Copy every line below that has the word "removed" in it.

---- ENTRIES PROVIDED

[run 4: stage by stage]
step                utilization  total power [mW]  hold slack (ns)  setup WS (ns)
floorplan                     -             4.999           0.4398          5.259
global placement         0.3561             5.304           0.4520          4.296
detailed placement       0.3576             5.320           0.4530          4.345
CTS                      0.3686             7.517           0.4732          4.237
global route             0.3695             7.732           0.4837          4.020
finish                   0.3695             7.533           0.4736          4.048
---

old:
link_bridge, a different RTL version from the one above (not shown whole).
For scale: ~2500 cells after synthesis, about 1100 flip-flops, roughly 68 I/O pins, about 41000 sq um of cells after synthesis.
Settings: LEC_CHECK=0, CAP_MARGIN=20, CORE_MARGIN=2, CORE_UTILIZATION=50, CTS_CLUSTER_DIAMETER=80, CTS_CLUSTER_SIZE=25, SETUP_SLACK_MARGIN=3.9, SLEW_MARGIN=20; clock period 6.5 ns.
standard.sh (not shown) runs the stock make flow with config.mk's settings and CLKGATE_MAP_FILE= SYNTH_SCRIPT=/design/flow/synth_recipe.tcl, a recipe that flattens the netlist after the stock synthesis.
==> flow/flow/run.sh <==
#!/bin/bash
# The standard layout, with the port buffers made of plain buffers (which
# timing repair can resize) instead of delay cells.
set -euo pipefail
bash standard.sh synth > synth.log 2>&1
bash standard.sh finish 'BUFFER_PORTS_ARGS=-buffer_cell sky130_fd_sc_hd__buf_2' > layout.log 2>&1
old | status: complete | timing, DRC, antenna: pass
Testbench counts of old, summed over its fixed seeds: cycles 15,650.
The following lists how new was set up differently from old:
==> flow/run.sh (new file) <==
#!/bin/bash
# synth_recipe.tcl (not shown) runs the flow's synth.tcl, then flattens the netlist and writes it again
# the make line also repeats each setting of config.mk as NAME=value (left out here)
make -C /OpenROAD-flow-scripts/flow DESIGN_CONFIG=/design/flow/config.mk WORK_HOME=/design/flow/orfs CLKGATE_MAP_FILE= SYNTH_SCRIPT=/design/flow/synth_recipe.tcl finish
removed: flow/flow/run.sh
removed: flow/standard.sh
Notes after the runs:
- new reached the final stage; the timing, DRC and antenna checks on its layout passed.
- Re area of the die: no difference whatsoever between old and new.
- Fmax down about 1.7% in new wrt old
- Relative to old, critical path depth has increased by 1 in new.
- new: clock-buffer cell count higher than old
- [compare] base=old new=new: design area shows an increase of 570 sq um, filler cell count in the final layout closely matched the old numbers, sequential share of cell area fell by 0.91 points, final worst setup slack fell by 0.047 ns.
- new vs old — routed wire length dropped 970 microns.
From an optimization exercise on the open Yosys and OpenROAD flow, aimed at small area and a short achievable clock period; shortcuts taken in it are not production practice. The RTL was checked by simulation tests, not by an equivalence proof against the original design. Power figures rest on the tool's default switching activity, not on a simulated workload.

Setup of run a:
==> flow/design.v (excerpt) <==
module ray_issue_arbiter #(
  parameter int unsigned H_DISP      = 1280,
  parameter int unsigned V_DISP      = 720,
  parameter int unsigned W           = 16,
  parameter int unsigned CNT_W       = 5,
  parameter int unsigned ADDR_W      = 20,
  parameter int unsigned SCALE_SHIFT = 7,
  parameter int unsigned INFL_W      = 12
) (
  input  logic                clk,
  input  logic                rst,
  input  logic                frame_start,
  output logic                frame_busy,
  output logic                frame_done,
  input  logic [3*W-1:0]      cam_pos,
  input  logic [3*W-1:0]      vp_origin,
  input  logic [3*W-1:0]      vp_u,
  input  logic [3*W-1:0]      vp_v,
  input  logic                rec_valid,
  output logic                rec_ready,
  input  logic [3*W-1:0]      rec_pos,
  input  logic [3*W-1:0]      rec_slope,
  input  logic [CNT_W-1:0]    rec_cnt,
  input  logic [ADDR_W-1:0]   rec_addr,
  input  logic                retire,
  output logic                out_valid,
  input  logic                out_ready,
  output logic [3*W-1:0]      out_pos,
  output logic [3*W-1:0]      out_slope,
  output logic [CNT_W-1:0]    out_cnt,
  output logic [ADDR_W-1:0]   out_addr
);
Size in the first run: ~2600 cells after synthesis, about 450 flip-flops, about 440 I/O pins.
clock: 10.0 ns
lec_check: 0
cap_margin: 20
core_margin: 2
core_utilization: 40
cts_buf_list: sky130_fd_sc_hd__clkbuf_4
setup_slack_margin: 5
slew_margin: 20
standard.sh (not shown) runs the stock make flow with config.mk's settings and CLKGATE_MAP_FILE= SYNTH_SCRIPT=/design/flow/synth_recipe.tcl, a recipe that flattens the netlist after the stock synthesis.
==> flow/flow/run.sh <==
#!/bin/bash
set -euo pipefail
bash standard.sh BUFFER_PORTS_ARGS="-buffer_cell sky130_fd_sc_hd__buf_1" SETUP_SLACK_MARGIN=6.0 finish > flow_make.log 2>&1
[inputs] run b vs run a
==> flow/flow/run.sh <==
#!/bin/bash
set -euo pipefail
bash standard.sh BUFFER_PORTS_ARGS="-buffer_cell sky130_fd_sc_hd__buf_1" finish > flow_make.log 2>&1
==> notes.md <==
Total detailed-routing wirelength delta (run b − run a): unfavourable
On relative contribution of the clock network to total power: run b sits below run a.
When the final numbers for run b and run a were put side by side, the net count of the finished layout turned out to be greater in run a.
As far as number of sequential storage elements goes, run a and run b are indistinguishable; the numbers are identical.
For the signed area change from the synthesized netlist to the final layout, run b came in 3.6 points lower than run a did.
Of the two candidates, run a has the better setup slack and run b the worse one.
Taking run a as the reference point, the final cell utilization of the core of run b falls by 1.5 points.
In run b, the maximum net fanout on the critical path came out 18 above the value in run a.


The RTL this note starts from:
==> flow/design.v <==
module ray_issue_arbiter #(
  parameter int unsigned H_DISP      = 1280,
  parameter int unsigned V_DISP      = 720,
  parameter int unsigned W           = 16,
  parameter int unsigned CNT_W       = 5,
  parameter int unsigned ADDR_W      = 20,
  parameter int unsigned SCALE_SHIFT = 7,
  parameter int unsigned INFL_W      = 12
) (
  input  logic                clk,
  input  logic                rst,
  input  logic                frame_start,
  output logic                frame_busy,
  output logic                frame_done,
  input  logic [3*W-1:0]      cam_pos,
  input  logic [3*W-1:0]      vp_origin,
  input  logic [3*W-1:0]      vp_u,
  input  logic [3*W-1:0]      vp_v,
  input  logic                rec_valid,
  output logic                rec_ready,
  input  logic [3*W-1:0]      rec_pos,
  input  logic [3*W-1:0]      rec_slope,
  input  logic [CNT_W-1:0]    rec_cnt,
  input  logic [ADDR_W-1:0]   rec_addr,
  input  logic                retire,
  output logic                out_valid,
  input  logic                out_ready,
  output logic [3*W-1:0]      out_pos,
  output logic [3*W-1:0]      out_slope,
  output logic [CNT_W-1:0]    out_cnt,
  output logic [ADDR_W-1:0]   out_addr
);
  localparam int unsigned XW = (H_DISP > 1) ? $clog2(H_DISP) : 1;
  localparam int unsigned AW = W + SCALE_SHIFT;    
  localparam int unsigned VW = 3 * W;
  localparam int unsigned V3 = AW - 3;
  localparam int unsigned LAST_ADDR = H_DISP * V_DISP - 1;
  typedef enum logic [1:0] {
    IDLE  = 2'd0,
    SCAN  = 2'd1,
    DRAIN = 2'd2
  } state_t;
  state_t              state_q, state_d;
  logic                done_c;
  logic [2:0]          xb_q;      
  logic [ADDR_W-1:0]   pix_addr_q;
  logic [INFL_W-1:0]   inflight_q;
  logic                infl_full_q, infl_zero_q;    
  logic [VW-1:0]       cam_q;
  logic                first_q, rs_q;    
  logic                load_c, issue_c, start_c, row_end_c, last_px_c, retire_eff_c;
  logic [VW-1:0]       new_slope_c;
  assign load_c       = !out_valid || out_ready;
  assign rec_ready    = load_c;
  assign start_c      = (state_q == IDLE) && frame_start;
  assign issue_c      = load_c && !rec_valid && (state_q == SCAN) && !infl_full_q;
  assign row_end_c    = (&pix_addr_q[7:0]) && (xb_q == 3'd4);
  assign last_px_c    = (pix_addr_q == ADDR_W'(LAST_ADDR));
  assign retire_eff_c = retire && !infl_zero_q;
  localparam logic [AW-1:0] K0 = AW'((1 << 7) + (1 << 9) - (1 << 22) - (1 << 18) - (1 << 20) - (1 << 21));
  for (genvar c = 0; c < 3; c++) begin : g_axis
    logic [W-1:0]  u_q, v_q;
    logic [AW-1:0] acc_q, row_q, op_a, op_b, sum;
    logic [W-1:0]  uf, vf;
    logic [AW-1:0] a0, a1, a2, a3, a4, a5, a6;
    logic [AW-1:0] s1, c1, s2, c2, s3, c3, s4, c4, s5, c5, s6, c6;
    assign uf = {vp_u[c*W+W-1], ~vp_u[c*W +: W-1]};    
    assign vf = {~vp_v[c*W+W-1], vp_v[c*W +: W-1]};    
    assign a0 = AW'({vp_origin[c*W +: W], 7'b0});
    assign a1 = AW'({uf, 7'b0});
    assign a2 = AW'({uf, 9'b0});
    assign a3 = AW'({vf, 3'b0});
    assign a4 = AW'({vf, 5'b0});
    assign a5 = AW'({vf, 6'b0});
    assign a6 = AW'({vf, 8'b0});
    assign s1 = a0 ^ a1 ^ a2;
    assign c1 = {((a0 & a1) | (a0 & a2) | (a1 & a2)), 1'b0};
    assign s2 = a3 ^ a4 ^ a5;
    assign c2 = {((a3 & a4) | (a3 & a5) | (a4 & a5)), 1'b0};
    assign s3 = s1 ^ c1 ^ s2;
    assign c3 = {((s1 & c1) | (s1 & s2) | (c1 & s2)), 1'b0};
    assign s4 = c2 ^ a6 ^ K0;
    assign c4 = {((c2 & a6) | (c2 & K0) | (a6 & K0)), 1'b0};
    assign s5 = s3 ^ c3 ^ s4;
    assign c5 = {((s3 & c3) | (s3 & s4) | (c3 & s4)), 1'b0};
    assign s6 = s5 ^ c5 ^ c4;
    assign c6 = {((s5 & c5) | (s5 & c4) | (c5 & c4)), 1'b0};
    assign op_a = rs_q ? row_q : acc_q;
    assign op_b = first_q ? row_q : rs_q ? ~(AW'($signed(v_q))) : AW'($signed(u_q));
    assign sum  = op_a + op_b + AW'(rs_q);
    always_ff @(posedge clk) begin
      if (start_c) begin
        u_q   <= vp_u[c*W +: W];
        v_q   <= vp_v[c*W +: W];
        acc_q <= s6;
        row_q <= c6;
      end else if (issue_c) begin
        acc_q <= sum;
        if (rs_q || first_q) row_q <= sum;
      end
    end
    assign new_slope_c[c*W +: W] = sum[AW-1 -: W];
  end
  always_ff @(posedge clk) begin
    if (start_c) begin
      first_q <= 1'b1;
      rs_q    <= 1'b0;
    end else if (issue_c) begin
      first_q <= 1'b0;
      rs_q    <= row_end_c;
    end
  end
  always_ff @(posedge clk or negedge rst) begin
    if (!rst) state_q <= IDLE;
    else      state_q <= state_d;
  end
  always_comb begin
    state_d = state_q;
    done_c  = 1'b0;
    case (state_q)
      IDLE:  if (frame_start) state_d = SCAN;
      SCAN:  if (issue_c && last_px_c) state_d = DRAIN;
      DRAIN: begin
        if (infl_zero_q) begin
          state_d = IDLE;
          done_c  = 1'b1;
        end
      end
      default: state_d = IDLE;
    endcase
  end
  always_ff @(posedge clk or negedge rst) begin
    if (!rst) begin
      frame_busy <= 1'b0;
      frame_done <= 1'b0;
    end else begin
      frame_busy <= (state_d != IDLE);
      frame_done <= done_c;
    end
  end
  always_ff @(posedge clk) begin
    if (start_c) cam_q <= cam_pos;
  end
  always_ff @(posedge clk or negedge rst) begin
    if (!rst) begin
      xb_q       <= '0;
      pix_addr_q <= '0;
    end else if (issue_c) begin
      if (last_px_c) begin
        xb_q       <= '0;
        pix_addr_q <= '0;
      end else begin
        if (&pix_addr_q[7:0]) xb_q <= row_end_c ? 3'd0 : xb_q + 3'd1;
        pix_addr_q <= pix_addr_q + ADDR_W'(1);
      end
    end
  end
  always_ff @(posedge clk or negedge rst) begin
    if (!rst) begin
      inflight_q  <= '0;
      infl_full_q <= 1'b0;
      infl_zero_q <= 1'b1;
    end else begin
      case ({issue_c, retire_eff_c})
        2'b10: begin
          inflight_q  <= inflight_q + INFL_W'(1);
          infl_full_q <= (inflight_q == INFL_W'((1 << INFL_W) - 2));
          infl_zero_q <= 1'b0;
        end
        2'b01: begin
          inflight_q  <= inflight_q - INFL_W'(1);
          infl_full_q <= 1'b0;
          infl_zero_q <= (inflight_q == INFL_W'(1));
        end
        default: ;
      endcase
    end
  end
  always_ff @(posedge clk or negedge rst) begin
    if (!rst) begin
      out_valid <= 1'b0;
      out_pos   <= '0;
      out_slope <= '0;
      out_cnt   <= '0;
      out_addr  <= '0;
    end else if (load_c) begin
      if (rec_valid) begin
        out_valid <= 1'b1;
        out_pos   <= rec_pos;
        out_slope <= rec_slope;
        out_cnt   <= rec_cnt;
        out_addr  <= rec_addr;
      end else if (issue_c) begin
        out_valid <= 1'b1;
        out_pos   <= cam_q;
        out_slope <= new_slope_c;
        out_cnt   <= '0;
        out_addr  <= pix_addr_q;
      end else begin
        out_valid <= 1'b0;
      end
    end
  end
endmodule
clock: 10.0 ns
lec_check: 0
cap_margin: 20
core_margin: 2
core_utilization: 40
cts_buf_list: sky130_fd_sc_hd__clkbuf_4
setup_slack_margin: 5
slew_margin: 20
==> flow/flow/run.sh <==
#!/bin/bash
set -euo pipefail
bash standard.sh BUFFER_PORTS_ARGS="-buffer_cell sky130_fd_sc_hd__buf_1" SETUP_SLACK_MARGIN=5.6 finish > flow_make.log 2>&1
Change:
==> flow/flow/run.sh (replaced) <==
#!/bin/bash
set -euo pipefail
bash standard.sh BUFFER_PORTS_ARGS="-buffer_cell sky130_fd_sc_hd__buf_1" SETUP_SLACK_MARGIN=5.6 CTS_ARGS="-sink_clustering_enable -repair_clock_nets -buf_list sky130_fd_sc_hd__clkbuf_8 -dont_use_dummy_load -sink_clustering_size 14 -sink_clustering_max_diameter 40" finish > flow_make.log 2>&1
Power came out lower by a few percent.
Fmax barely changes.
Core utilization falls by 0.67 points.
Change:
==> flow/flow/run.sh (replaced) <==
#!/bin/bash
set -euo pipefail
bash standard.sh BUFFER_PORTS_ARGS="-buffer_cell sky130_fd_sc_hd__buf_1" SETUP_SLACK_MARGIN=5.6 CTS_ARGS="-sink_clustering_enable -repair_clock_nets -buf_list sky130_fd_sc_hd__clkbuf_4 -dont_use_dummy_load -sink_clustering_size 10 -sink_clustering_max_diameter 35" finish > flow_make.log 2>&1
Global-route usage is about the same.
Sequential share of layout area came out higher by 0.62 points.
Clock skew came out higher by 37 ps.
Via count is about the same.
Non-clock buffer count came out lower by 2.
Worst hold slack is about the same.
Routed wire length came out lower by 0.50%.
Power came out lower by 7.1%.
Setup slack barely changes.
Critical path depth stays the same.
Count of clock-buffer cells in the layout came out higher by 12.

--------

RESULT BELOW:
removed: flow/flow/run.sh
removed: flow/standard.sh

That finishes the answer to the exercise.